About me

I began in archaeology as a 15-year old high school student excavating at the Thunderbird Paleoindian site near Front Royal (VA) – that’s me smiling for the camera on my very first day in the field – and have been at it ever since. My undergraduate education was in Anthropology (with a minor in soils) at the University of Maryland (B.A. 1977). I then crossed the country for graduate school at the University of Washington in Seattle, doing coursework in archaeology and Quaternary sciences (the latter through the Quaternary Research Center). After earning my M.A. (1979) in Anthropology /Archaeology, I was a Predoctoral Fellow in the Department of Anthropology at the Smithsonian Institution (1981-1982), then returned to the University of Washington to complete my Ph.D. (1984).

Newly-minted degree in hand, I joined the SMU Department of Anthropology as an Assistant Professor in the summer of 1984, and never left. I am now the Henderson-Morrison Professor of Prehistory, and the Executive Director of the Quest Archaeological Research Program. In addition, I am an Affiliate Professor in Prehistory, Climate and Environment, at the Centre for GeoGenetics, Globe Institute, University of Copenhagen, Denmark. In Spring 2019, I was a Beaufort Visiting Scholar at St. John’s College, Cambridge University, Cambridge, UK.

My research centers on the origins, antiquity, and adaptations of the first Americans (Paleoindians), who colonized the North American continent at the end of the Pleistocene (Ice Age). I explore all that, and more, in my latest book, a new edition of my First peoples in a new world (2021). More details and links to many of my other works (including podcasts with Steven Rinella and the good folks at MeatEater), can be found here and here.

I am a Fellow of the American Association for the Advancement of Science (elected 1989), a Member of the National Academy of Sciences (2009) and The Academy of Medicine, Engineering and Science of Texas (2009), and a Fellow of the American Academy of Arts and Sciences (2013).

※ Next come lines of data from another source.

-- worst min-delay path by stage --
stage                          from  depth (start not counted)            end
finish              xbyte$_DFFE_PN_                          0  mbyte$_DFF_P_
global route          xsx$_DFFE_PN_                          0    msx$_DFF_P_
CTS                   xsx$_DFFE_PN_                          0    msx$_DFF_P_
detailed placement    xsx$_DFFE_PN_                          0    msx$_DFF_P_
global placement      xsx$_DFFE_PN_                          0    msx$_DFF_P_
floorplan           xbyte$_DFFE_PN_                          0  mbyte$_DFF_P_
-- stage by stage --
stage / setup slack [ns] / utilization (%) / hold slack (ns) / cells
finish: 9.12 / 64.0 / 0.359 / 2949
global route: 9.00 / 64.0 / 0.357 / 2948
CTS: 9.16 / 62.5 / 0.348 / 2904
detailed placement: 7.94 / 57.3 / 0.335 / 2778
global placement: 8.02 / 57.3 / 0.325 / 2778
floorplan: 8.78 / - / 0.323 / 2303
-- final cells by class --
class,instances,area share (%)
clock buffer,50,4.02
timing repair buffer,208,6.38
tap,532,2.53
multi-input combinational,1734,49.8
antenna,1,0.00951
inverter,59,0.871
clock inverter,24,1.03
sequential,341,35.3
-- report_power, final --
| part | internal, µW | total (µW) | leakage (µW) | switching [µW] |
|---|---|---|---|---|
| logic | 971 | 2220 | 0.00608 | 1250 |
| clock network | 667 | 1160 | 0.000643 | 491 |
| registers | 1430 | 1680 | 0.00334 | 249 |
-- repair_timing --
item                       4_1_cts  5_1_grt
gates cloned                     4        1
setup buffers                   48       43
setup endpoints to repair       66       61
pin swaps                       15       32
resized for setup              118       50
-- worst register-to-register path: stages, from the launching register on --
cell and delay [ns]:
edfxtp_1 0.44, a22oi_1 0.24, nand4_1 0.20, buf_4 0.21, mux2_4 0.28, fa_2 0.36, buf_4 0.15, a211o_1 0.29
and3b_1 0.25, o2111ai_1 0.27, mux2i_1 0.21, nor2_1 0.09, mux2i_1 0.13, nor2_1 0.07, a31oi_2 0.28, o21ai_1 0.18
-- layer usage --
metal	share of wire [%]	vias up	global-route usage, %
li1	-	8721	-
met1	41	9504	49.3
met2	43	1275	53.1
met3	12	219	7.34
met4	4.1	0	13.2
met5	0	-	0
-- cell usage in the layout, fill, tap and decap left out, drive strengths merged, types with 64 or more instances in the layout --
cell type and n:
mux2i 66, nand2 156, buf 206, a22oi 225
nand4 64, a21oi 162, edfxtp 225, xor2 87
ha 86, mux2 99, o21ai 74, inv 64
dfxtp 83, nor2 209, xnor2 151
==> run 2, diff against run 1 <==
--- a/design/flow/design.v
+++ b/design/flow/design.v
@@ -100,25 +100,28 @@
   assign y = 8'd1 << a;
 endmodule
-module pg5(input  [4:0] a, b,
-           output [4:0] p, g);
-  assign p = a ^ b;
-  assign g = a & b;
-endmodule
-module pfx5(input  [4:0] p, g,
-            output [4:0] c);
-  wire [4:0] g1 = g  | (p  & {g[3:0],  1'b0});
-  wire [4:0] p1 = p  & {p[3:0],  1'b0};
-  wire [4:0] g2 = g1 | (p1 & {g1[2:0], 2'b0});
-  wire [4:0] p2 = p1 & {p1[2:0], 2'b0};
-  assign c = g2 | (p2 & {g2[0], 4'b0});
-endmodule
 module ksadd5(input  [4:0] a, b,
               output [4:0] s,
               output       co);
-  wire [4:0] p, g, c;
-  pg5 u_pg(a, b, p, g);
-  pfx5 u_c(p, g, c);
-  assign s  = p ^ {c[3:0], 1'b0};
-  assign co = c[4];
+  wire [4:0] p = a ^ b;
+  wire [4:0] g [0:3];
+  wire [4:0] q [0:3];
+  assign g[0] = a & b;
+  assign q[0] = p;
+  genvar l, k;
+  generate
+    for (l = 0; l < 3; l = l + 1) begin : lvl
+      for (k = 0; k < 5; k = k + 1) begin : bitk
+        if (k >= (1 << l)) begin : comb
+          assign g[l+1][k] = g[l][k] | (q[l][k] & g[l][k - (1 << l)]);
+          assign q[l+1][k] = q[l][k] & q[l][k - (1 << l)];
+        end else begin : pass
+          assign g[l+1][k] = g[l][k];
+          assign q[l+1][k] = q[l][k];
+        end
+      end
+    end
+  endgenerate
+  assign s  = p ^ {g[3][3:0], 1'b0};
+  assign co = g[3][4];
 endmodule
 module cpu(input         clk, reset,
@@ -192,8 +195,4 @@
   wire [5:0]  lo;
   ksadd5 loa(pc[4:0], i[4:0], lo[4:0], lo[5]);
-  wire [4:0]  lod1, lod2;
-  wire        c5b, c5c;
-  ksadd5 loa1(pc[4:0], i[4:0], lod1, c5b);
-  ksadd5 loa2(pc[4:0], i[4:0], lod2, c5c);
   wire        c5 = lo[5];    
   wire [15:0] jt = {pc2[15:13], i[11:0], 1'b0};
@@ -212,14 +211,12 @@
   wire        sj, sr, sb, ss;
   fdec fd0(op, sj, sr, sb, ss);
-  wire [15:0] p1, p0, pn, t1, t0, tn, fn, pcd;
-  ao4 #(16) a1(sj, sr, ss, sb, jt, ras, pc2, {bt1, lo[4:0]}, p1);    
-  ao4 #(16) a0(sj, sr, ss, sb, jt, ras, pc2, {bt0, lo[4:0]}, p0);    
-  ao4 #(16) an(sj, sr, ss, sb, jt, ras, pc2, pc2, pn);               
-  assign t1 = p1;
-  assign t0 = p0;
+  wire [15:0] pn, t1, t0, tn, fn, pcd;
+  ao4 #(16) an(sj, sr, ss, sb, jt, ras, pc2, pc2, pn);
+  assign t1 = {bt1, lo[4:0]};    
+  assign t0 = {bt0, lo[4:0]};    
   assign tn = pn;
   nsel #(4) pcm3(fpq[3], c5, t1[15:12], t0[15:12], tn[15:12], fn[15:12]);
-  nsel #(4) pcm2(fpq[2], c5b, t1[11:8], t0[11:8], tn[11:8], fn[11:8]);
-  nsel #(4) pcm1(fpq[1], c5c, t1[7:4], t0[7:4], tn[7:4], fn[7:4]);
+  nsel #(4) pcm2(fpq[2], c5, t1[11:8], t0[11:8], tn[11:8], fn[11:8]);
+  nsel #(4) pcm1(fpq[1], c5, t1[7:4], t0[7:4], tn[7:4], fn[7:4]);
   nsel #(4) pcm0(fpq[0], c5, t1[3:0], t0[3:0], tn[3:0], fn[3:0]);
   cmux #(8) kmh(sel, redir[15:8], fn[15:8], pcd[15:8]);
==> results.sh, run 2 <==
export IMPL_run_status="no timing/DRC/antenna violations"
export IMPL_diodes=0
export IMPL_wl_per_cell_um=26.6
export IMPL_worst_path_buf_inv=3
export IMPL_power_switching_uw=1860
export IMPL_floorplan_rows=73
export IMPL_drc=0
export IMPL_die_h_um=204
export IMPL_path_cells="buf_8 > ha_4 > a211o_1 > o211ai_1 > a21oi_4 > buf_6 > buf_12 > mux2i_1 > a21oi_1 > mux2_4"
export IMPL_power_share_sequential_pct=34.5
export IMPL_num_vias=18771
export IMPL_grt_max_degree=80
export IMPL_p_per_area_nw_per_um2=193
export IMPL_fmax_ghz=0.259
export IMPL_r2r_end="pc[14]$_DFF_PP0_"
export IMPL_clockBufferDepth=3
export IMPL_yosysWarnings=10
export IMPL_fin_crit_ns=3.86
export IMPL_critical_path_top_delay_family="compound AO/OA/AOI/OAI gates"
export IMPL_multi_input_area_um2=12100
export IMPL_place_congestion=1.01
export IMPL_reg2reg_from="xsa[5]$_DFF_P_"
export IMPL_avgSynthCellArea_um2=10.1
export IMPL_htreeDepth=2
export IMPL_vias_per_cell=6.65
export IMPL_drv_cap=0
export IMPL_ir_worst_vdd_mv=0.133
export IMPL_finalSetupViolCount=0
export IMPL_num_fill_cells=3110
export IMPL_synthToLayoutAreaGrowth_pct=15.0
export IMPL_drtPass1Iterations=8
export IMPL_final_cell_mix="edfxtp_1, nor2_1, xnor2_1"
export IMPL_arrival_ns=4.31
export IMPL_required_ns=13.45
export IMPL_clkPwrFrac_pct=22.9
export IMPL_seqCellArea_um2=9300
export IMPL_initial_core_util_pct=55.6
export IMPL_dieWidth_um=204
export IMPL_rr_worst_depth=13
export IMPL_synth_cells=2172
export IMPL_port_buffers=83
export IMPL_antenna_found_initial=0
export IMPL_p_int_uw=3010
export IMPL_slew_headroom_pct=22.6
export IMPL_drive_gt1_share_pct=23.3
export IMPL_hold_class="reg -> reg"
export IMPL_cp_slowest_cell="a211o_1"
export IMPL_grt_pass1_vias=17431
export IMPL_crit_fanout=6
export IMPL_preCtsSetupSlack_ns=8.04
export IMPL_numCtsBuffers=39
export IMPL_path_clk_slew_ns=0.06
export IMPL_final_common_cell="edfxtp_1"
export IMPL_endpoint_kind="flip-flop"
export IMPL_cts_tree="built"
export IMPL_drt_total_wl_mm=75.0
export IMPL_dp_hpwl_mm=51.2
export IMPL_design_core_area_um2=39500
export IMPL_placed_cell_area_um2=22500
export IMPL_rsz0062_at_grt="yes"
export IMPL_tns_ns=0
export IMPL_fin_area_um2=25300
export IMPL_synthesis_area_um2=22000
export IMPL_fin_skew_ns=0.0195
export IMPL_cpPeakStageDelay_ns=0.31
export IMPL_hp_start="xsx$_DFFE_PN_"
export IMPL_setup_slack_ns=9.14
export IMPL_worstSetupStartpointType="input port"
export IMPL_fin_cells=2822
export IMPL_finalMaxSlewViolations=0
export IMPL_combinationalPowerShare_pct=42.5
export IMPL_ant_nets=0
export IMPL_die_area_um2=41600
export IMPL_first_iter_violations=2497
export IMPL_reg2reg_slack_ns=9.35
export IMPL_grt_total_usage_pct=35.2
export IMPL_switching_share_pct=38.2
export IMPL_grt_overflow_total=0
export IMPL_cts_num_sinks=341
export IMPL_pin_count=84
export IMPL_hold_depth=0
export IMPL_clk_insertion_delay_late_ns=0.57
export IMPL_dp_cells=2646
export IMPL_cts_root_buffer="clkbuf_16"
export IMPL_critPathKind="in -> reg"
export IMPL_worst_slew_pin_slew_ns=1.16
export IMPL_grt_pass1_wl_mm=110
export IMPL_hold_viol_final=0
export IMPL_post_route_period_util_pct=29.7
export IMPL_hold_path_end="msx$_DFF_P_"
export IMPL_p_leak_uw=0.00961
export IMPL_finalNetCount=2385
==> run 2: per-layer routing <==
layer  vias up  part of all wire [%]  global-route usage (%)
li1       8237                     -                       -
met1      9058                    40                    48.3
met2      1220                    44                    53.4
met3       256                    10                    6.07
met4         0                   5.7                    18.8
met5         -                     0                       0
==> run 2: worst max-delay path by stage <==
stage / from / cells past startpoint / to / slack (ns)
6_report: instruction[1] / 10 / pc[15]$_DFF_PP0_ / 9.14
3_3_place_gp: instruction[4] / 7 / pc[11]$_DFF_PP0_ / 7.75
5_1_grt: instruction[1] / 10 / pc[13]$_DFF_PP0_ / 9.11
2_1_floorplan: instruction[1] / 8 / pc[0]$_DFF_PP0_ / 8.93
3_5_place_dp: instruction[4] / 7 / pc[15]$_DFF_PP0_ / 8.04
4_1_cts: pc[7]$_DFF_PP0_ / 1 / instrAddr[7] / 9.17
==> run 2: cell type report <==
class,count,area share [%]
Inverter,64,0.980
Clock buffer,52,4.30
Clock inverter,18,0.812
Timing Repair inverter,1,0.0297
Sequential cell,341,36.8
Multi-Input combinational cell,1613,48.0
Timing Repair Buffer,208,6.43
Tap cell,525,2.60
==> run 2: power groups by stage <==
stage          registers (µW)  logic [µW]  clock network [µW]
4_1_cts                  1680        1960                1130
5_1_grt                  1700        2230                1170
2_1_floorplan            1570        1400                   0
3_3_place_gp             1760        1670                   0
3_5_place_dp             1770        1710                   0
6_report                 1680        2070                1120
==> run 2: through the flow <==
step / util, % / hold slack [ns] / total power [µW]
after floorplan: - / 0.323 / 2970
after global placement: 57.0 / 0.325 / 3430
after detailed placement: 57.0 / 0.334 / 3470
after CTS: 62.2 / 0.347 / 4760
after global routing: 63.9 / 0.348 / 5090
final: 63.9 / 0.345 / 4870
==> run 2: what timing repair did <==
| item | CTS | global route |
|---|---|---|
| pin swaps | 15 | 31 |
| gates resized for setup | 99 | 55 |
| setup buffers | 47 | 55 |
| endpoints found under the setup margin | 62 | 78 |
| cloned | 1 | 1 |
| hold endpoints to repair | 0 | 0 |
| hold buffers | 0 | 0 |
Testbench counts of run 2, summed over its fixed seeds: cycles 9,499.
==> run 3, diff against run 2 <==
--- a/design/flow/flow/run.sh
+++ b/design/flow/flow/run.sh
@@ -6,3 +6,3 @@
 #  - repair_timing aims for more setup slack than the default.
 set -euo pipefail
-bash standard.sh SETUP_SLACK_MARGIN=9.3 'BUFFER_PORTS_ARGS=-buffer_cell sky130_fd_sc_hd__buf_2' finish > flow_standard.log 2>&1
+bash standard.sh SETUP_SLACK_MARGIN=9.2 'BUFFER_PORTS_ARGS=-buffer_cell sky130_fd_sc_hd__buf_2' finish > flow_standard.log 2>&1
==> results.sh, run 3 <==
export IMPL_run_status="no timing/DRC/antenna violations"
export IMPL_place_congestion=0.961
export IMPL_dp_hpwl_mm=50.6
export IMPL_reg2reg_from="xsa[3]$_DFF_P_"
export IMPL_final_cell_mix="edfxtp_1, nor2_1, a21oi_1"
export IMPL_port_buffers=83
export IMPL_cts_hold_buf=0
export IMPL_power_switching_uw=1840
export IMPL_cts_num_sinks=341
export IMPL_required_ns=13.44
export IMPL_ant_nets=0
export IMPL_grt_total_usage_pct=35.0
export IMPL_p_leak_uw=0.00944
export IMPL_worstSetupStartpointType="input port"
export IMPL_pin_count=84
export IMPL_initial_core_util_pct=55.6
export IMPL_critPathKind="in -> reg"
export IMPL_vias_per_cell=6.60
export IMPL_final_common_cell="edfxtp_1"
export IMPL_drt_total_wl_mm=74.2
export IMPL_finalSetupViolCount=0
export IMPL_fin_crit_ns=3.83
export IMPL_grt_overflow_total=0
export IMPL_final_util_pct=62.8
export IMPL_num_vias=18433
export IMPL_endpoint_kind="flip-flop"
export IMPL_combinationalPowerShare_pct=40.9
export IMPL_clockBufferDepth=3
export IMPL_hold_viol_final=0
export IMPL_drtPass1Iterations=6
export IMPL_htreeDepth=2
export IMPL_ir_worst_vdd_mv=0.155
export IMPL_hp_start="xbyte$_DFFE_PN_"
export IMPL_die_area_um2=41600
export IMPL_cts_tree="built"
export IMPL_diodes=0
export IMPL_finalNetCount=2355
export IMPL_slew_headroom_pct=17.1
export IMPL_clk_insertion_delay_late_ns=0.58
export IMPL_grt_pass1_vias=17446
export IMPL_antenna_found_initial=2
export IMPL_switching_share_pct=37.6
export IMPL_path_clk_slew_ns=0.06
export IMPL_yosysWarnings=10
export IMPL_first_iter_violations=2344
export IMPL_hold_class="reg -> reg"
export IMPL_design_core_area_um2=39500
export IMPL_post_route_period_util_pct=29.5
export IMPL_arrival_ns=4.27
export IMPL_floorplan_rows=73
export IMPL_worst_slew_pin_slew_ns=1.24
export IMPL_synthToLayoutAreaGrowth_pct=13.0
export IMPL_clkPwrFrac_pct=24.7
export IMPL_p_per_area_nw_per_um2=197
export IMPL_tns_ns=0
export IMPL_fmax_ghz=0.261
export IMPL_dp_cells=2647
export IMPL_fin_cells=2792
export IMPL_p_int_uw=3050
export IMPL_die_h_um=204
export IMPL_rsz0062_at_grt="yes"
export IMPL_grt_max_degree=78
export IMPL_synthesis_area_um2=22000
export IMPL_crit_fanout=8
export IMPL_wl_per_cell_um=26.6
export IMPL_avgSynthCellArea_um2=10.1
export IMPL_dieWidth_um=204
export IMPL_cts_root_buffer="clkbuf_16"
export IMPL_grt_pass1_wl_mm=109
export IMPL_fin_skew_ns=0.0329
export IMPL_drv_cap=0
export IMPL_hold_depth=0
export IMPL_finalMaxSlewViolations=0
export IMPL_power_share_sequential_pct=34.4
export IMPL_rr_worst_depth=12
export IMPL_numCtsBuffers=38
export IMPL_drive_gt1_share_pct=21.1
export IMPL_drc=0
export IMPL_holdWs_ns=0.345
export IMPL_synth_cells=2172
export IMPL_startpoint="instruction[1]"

The banner image above shows the LGM (Last Glacial Maximum) terminal moraine of the Taylor River Glacier Complex, Colorado, elevation ~2950 m above sea level (~9700 ft asl). A fly fisherman to the right of center provides a scale. We cored a moraine-dammed lake upvalley to gain a record of the environment at the time Folsom groups occupied the Mountaineer site in the nearby Gunnison Basin (see the new[ish] volume on the site by Andrews et al. 2021).